A dollar floats in a museum-style plastic display case.

Enlarge / Putting the dollar in the box is easy—but getting it back out can sometimes be a months-long ordeal. (credit: PM Images)

Chime is a banking application which serves millions of users—but it's not actually a bank. And it racked up an unusually large number of consumer protection cases over the last year—920 complaints at the Consumer Financial Protection Bureau and thousands at the Better Business Bureau. The majority of the CFPB complaints regard forced account closure—accounts closed against a consumer's will without immediately refunding the consumer's account balance in the process.

Unexpected account closures

Only 197 of the 920 complaints against Chime at the Consumer Financial Protection Bureau are tagged as involving a "closed account"—but as ProPublica reports, the CFPB complaints are inconsistently labeled, and details of many of the other 723 complaints involve forcible closures also. (By contrast, industry behemoth Wells Fargo has only 317 CFPB complaints tagged "closed account" over the same time period—and Marcus, a Goldman Sachs owned online bank with 4 million customers, has only seven.)

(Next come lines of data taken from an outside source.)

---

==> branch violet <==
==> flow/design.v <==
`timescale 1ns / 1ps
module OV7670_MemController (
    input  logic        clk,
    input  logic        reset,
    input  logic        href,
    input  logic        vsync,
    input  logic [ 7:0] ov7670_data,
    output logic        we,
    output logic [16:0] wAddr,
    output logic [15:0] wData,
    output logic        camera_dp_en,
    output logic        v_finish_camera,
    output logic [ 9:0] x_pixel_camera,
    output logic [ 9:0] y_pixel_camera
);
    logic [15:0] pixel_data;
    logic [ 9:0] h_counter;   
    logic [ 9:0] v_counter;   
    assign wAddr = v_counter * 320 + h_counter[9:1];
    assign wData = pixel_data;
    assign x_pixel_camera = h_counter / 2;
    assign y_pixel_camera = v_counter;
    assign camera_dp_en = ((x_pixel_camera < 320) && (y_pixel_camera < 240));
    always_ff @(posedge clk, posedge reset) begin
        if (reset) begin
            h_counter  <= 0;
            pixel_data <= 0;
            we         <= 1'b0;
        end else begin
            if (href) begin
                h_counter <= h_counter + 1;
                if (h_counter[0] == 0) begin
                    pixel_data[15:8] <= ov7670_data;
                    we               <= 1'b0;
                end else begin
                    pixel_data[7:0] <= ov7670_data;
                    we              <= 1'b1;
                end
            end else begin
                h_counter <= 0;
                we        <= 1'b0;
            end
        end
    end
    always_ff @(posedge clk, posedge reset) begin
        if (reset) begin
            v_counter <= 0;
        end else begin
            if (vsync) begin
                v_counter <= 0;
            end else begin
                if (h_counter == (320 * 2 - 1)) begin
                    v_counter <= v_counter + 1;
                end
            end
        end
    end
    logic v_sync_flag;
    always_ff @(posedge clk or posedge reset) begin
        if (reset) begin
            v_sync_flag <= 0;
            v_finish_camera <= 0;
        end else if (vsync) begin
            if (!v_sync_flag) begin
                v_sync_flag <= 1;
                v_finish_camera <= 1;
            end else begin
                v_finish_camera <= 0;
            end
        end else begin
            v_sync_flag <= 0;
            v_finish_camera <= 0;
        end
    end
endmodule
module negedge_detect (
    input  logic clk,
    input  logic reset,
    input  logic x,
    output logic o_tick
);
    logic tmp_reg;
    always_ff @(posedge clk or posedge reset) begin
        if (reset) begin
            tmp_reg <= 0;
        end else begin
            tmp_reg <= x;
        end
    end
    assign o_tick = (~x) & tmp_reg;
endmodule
run 1:
Design top, start of the top module:
module top(input clk, rst, ball_speed, serve_type, angle, bat_size, restart, start, en_color, auto, hard_mode, input[3:0] mode, max_score, input[8:0] adc, output sel, size, output sound, output [9:0] RED, GRN, BLU, output HSYNC, VSYNC, px_clk, blank);
Size: about 7400 cells after synthesis, ~210 flip-flops, roughly 47000 um^2 of cells after synthesis.
clock: 7.07 ns
lec_check: 0
abc_area: 1
cap_margin: 20
core_aspect_ratio: 0.9
core_margin: 2
core_utilization: 56
cts_cluster_size: 98
gpl_timing_driven: 0
hold_slack_margin: -0.01
max_routing_layer: met4
place_density: 0.6
slew_margin: 35
tns_end_percent: 25
run.sh (not shown) runs the stock make flow with config.mk's settings and CLKGATE_MAP_FILE=.
Every stage of run 1 finished as expected; the final checks, on the other hand, flagged negative setup slack, which means the layout fails.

Although opening a Chime account is quick and easy—the app is straightforward, and the creation process requires no credit check and is done in minutes—account closures may happen just as rapidly. ProPublica recounts multiple similar stories of Chime customers who received cryptic emails stating, "Following a recent review of your Spending Account, we regret to inform you that we have made the decision to end our relationship with you at this time."